• PROBLEM TO SOLVE
Among the records, find the lines that hold the string "xnor" and return them.

[Extracted records]
::::::

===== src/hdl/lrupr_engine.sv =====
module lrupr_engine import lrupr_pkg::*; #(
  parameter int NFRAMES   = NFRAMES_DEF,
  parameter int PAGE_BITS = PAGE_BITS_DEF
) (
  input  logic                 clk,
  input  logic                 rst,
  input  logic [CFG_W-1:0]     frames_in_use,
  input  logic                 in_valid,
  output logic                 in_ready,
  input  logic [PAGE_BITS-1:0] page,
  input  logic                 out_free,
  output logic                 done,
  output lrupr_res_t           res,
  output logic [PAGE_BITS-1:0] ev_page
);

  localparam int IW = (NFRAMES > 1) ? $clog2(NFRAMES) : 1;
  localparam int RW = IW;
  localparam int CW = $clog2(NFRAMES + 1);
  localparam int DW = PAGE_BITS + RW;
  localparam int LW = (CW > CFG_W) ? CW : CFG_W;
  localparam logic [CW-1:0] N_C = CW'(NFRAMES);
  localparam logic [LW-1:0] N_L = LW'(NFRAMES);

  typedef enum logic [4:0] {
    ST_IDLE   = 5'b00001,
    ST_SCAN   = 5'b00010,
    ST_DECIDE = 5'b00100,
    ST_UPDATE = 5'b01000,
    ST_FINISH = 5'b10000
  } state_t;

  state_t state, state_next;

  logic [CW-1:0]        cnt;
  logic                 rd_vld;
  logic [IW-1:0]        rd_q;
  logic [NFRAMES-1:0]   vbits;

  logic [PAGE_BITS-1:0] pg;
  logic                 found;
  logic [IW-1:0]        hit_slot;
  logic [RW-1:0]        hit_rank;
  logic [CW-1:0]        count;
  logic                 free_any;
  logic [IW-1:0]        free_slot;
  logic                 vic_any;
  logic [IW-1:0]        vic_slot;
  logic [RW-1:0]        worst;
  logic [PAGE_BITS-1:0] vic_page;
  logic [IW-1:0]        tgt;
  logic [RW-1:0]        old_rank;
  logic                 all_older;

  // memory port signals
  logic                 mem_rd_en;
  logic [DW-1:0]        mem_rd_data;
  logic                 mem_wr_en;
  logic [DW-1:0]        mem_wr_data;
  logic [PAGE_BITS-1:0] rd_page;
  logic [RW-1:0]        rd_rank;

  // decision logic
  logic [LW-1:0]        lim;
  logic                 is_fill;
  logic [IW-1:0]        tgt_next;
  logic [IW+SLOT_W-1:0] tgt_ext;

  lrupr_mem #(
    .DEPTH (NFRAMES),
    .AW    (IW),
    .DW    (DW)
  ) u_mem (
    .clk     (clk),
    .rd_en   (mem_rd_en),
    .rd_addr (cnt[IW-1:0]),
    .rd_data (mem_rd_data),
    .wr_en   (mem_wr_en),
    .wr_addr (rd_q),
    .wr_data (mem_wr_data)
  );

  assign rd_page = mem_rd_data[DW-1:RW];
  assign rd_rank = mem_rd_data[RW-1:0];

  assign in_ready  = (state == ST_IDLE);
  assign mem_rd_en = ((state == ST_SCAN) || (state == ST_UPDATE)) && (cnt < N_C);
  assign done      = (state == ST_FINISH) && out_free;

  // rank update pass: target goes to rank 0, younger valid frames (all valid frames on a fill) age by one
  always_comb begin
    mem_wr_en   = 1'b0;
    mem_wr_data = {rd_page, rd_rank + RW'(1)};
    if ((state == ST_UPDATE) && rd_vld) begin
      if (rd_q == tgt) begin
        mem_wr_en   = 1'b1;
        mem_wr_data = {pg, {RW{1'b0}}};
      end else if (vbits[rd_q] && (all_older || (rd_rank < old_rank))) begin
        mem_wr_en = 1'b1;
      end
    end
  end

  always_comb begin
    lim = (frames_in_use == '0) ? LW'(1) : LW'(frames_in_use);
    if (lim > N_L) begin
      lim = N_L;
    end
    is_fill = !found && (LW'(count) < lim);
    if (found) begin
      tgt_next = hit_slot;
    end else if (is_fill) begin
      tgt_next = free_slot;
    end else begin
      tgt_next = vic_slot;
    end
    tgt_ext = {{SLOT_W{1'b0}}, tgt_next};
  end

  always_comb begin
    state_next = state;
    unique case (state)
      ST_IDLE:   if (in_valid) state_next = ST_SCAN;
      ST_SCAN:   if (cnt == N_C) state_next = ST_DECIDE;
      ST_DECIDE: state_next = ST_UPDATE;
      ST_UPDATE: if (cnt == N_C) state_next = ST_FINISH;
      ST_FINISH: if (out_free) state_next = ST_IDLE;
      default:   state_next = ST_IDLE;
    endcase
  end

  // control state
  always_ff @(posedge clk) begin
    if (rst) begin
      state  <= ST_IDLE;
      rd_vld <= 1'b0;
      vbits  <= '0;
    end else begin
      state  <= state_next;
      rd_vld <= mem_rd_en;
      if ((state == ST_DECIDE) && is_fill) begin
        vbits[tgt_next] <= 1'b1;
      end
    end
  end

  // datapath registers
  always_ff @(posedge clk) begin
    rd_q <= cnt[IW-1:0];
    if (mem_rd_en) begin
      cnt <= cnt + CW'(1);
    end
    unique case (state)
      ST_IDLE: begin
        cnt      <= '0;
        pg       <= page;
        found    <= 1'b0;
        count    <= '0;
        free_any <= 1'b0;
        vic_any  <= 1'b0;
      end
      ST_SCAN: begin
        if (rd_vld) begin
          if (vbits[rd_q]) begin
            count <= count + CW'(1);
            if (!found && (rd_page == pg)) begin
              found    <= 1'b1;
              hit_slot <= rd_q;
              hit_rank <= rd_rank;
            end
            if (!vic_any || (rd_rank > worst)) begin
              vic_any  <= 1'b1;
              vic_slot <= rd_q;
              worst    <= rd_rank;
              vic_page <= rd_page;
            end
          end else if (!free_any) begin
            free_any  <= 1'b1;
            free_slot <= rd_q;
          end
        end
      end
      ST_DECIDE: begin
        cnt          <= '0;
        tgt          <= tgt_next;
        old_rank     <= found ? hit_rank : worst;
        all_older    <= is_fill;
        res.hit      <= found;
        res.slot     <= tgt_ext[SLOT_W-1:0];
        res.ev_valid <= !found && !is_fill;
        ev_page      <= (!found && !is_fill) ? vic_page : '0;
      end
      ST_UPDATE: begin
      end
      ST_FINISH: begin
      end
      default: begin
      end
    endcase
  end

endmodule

::::::

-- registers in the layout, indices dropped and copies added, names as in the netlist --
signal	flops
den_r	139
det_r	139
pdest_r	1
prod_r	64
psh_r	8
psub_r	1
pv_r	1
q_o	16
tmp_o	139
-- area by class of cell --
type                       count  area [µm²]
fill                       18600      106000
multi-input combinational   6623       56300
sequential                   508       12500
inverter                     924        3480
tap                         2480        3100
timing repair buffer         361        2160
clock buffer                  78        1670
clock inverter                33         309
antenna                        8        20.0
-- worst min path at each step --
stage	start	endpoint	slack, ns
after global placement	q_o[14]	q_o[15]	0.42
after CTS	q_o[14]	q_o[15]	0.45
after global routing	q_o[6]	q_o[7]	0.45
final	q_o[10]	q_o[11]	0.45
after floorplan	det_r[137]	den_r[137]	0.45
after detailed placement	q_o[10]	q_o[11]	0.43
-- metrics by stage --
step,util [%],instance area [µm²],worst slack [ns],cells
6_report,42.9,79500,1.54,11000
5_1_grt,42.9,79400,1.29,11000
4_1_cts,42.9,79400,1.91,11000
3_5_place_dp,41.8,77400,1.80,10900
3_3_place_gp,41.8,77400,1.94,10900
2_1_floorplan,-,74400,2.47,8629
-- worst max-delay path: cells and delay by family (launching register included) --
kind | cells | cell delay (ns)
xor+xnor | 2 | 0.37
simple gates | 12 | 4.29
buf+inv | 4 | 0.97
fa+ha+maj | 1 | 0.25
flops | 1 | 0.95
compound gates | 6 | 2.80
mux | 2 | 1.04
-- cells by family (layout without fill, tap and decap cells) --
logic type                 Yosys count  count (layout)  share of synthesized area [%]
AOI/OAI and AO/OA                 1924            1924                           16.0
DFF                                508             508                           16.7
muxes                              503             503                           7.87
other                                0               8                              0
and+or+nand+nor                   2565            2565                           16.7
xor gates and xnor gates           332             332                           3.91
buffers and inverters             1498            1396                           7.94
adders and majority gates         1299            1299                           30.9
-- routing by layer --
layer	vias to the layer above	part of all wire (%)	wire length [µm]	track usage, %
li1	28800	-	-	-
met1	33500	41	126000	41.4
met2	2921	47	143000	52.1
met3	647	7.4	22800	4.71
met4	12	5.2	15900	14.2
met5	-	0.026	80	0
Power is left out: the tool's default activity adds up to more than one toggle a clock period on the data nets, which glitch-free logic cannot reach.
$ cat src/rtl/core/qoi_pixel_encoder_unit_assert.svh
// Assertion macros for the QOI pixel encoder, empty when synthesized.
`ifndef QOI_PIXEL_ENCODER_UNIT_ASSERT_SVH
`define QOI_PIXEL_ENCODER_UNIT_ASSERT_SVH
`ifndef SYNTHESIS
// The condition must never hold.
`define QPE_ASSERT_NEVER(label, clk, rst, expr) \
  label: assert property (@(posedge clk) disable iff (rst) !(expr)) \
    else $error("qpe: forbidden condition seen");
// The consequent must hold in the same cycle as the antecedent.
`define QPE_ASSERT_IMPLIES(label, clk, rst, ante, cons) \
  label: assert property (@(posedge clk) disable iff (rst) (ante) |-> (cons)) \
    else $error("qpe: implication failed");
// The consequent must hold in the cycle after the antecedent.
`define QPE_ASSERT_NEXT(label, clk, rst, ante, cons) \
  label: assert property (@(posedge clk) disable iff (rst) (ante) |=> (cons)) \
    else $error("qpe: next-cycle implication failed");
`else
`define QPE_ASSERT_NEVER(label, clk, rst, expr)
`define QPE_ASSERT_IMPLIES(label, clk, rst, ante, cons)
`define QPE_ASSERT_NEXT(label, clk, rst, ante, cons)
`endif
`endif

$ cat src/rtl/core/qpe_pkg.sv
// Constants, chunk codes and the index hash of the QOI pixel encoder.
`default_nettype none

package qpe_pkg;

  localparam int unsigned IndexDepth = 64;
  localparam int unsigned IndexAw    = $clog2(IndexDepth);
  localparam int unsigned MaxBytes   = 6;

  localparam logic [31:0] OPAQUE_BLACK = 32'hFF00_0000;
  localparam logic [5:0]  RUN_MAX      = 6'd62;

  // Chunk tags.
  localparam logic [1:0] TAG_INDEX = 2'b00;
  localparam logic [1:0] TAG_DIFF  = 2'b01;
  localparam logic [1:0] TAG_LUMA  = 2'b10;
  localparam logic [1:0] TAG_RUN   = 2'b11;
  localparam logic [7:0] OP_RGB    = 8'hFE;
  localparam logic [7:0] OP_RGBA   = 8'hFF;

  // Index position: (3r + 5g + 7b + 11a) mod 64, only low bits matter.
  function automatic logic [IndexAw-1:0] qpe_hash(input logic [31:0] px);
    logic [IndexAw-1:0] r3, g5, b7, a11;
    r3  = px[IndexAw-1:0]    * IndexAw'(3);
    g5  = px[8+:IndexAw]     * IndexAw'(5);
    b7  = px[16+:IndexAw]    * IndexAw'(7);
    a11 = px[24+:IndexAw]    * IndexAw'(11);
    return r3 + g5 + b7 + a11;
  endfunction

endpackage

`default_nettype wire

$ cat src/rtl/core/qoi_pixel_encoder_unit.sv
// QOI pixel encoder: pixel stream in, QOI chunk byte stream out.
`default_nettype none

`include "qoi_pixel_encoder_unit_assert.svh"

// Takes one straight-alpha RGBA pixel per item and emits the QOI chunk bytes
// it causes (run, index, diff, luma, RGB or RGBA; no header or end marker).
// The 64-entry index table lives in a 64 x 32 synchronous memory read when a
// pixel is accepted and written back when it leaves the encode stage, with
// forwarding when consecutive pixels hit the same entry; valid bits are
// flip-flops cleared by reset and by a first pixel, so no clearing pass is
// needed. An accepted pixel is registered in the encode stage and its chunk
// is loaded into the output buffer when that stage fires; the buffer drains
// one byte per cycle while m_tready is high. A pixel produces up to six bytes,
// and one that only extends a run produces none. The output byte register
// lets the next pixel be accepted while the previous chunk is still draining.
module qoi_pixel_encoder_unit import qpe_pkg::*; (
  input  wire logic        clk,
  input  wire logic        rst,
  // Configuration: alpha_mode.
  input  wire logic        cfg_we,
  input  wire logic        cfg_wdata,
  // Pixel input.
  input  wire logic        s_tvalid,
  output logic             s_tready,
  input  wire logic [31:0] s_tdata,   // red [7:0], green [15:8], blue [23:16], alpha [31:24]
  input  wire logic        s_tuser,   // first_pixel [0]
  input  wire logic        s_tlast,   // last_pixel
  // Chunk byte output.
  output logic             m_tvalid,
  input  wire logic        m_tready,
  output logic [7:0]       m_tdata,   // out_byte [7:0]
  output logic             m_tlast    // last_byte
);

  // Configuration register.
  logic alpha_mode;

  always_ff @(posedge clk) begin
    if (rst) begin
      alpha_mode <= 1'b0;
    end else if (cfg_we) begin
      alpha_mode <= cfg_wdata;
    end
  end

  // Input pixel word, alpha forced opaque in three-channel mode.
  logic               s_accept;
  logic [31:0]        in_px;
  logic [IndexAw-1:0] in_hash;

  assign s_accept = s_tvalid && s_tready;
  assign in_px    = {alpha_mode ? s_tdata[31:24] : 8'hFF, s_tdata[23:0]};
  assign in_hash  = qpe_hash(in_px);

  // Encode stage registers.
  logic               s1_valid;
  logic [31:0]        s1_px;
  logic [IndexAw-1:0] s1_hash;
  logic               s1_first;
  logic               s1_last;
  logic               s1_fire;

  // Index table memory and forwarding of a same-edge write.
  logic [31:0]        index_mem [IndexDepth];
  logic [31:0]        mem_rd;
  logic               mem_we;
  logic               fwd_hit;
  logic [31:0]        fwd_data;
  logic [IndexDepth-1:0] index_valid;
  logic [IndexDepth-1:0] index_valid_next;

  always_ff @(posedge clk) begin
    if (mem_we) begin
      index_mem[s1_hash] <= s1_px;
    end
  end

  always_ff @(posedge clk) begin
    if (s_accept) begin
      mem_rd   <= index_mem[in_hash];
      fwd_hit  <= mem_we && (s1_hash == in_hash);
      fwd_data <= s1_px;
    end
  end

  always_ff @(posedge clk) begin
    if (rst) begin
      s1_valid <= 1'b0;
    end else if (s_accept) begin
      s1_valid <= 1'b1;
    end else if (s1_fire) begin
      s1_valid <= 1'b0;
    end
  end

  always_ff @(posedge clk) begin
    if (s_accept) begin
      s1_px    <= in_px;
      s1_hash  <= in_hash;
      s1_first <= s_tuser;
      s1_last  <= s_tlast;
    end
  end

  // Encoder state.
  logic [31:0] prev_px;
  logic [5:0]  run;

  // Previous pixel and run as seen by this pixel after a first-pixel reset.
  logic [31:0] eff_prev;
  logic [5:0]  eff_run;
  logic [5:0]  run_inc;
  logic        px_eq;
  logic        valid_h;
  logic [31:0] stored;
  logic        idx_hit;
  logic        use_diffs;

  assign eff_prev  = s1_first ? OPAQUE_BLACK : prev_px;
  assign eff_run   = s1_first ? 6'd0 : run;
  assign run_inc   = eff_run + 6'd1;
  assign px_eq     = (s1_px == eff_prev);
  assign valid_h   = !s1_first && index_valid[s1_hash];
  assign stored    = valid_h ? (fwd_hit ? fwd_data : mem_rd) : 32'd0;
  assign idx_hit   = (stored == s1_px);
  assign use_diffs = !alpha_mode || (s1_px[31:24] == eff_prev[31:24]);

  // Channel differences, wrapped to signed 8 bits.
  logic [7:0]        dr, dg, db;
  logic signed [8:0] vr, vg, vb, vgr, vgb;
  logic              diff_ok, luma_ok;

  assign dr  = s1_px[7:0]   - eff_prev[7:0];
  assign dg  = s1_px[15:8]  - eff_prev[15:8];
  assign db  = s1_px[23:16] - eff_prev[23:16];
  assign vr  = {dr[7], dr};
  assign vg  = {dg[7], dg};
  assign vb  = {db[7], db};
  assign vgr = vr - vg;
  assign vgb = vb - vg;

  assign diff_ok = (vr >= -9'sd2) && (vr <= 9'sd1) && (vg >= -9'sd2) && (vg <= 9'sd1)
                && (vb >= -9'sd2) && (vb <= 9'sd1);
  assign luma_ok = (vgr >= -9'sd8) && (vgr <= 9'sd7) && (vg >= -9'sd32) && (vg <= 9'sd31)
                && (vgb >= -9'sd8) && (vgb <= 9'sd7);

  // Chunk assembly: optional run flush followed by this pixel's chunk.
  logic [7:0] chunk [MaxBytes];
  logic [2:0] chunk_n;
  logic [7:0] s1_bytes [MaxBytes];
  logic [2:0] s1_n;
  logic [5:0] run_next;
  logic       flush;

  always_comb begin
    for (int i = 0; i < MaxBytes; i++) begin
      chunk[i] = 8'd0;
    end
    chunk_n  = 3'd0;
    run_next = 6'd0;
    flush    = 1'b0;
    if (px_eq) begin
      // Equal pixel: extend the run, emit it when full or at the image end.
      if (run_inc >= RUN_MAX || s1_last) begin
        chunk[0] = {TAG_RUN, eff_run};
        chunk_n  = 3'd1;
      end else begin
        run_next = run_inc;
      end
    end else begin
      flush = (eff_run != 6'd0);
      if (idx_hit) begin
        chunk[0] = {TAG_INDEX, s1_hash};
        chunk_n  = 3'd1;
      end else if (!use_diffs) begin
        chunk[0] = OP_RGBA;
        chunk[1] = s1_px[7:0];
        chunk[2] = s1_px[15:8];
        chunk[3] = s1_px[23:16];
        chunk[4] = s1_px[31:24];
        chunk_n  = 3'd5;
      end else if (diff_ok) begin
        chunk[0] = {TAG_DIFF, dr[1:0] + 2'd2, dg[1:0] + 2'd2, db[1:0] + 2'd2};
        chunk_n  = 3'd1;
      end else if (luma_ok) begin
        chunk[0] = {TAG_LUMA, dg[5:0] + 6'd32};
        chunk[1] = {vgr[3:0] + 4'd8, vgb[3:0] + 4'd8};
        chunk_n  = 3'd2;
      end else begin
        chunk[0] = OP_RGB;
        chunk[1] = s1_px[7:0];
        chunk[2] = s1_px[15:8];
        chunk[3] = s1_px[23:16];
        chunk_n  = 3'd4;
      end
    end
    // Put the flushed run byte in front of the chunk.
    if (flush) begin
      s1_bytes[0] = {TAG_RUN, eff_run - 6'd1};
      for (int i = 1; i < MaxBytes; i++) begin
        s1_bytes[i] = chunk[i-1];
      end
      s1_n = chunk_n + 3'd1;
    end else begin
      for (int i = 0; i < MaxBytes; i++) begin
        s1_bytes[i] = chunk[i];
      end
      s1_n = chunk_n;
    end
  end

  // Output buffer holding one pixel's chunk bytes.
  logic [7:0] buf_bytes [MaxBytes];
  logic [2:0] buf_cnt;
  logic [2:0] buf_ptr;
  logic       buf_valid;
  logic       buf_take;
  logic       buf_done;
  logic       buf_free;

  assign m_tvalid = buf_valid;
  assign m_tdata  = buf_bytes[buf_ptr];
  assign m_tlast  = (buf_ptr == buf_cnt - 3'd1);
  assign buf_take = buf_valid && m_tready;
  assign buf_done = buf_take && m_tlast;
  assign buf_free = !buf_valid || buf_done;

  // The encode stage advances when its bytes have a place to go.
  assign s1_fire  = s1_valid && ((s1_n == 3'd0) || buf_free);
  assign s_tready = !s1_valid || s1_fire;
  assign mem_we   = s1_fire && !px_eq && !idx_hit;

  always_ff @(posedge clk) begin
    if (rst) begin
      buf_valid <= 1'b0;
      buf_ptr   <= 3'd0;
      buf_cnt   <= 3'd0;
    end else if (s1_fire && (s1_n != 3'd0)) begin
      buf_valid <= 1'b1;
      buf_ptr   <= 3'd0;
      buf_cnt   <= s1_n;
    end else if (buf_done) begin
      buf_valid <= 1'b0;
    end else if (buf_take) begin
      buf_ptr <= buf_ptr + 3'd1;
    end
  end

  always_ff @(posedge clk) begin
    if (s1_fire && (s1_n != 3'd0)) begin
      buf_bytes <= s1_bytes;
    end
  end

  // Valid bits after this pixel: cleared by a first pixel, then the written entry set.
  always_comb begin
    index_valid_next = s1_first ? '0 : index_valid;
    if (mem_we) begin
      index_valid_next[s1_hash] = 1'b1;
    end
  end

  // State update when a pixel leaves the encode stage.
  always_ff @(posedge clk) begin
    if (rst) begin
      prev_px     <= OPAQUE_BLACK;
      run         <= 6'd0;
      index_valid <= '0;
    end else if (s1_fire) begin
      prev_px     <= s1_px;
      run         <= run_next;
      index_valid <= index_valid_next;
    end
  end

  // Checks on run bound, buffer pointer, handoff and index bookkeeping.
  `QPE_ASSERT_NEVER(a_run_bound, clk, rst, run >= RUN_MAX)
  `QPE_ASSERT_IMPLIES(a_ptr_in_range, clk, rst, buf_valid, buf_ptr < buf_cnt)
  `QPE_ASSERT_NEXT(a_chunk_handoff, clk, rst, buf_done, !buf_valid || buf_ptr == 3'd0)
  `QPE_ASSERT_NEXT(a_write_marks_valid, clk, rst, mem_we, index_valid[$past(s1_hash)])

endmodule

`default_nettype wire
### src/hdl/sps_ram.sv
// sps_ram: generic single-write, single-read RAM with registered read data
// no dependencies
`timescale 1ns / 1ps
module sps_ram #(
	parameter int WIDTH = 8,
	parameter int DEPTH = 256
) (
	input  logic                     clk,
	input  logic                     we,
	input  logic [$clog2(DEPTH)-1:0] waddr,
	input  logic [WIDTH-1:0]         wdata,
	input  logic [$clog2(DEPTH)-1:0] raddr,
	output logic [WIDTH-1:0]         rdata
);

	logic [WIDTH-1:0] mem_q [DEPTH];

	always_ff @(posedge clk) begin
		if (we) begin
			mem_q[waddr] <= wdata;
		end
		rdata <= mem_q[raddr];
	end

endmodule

::::::

• TASK RESULT
xor+xnor | 2 | 0.37
xor gates and xnor gates           332             332                           3.91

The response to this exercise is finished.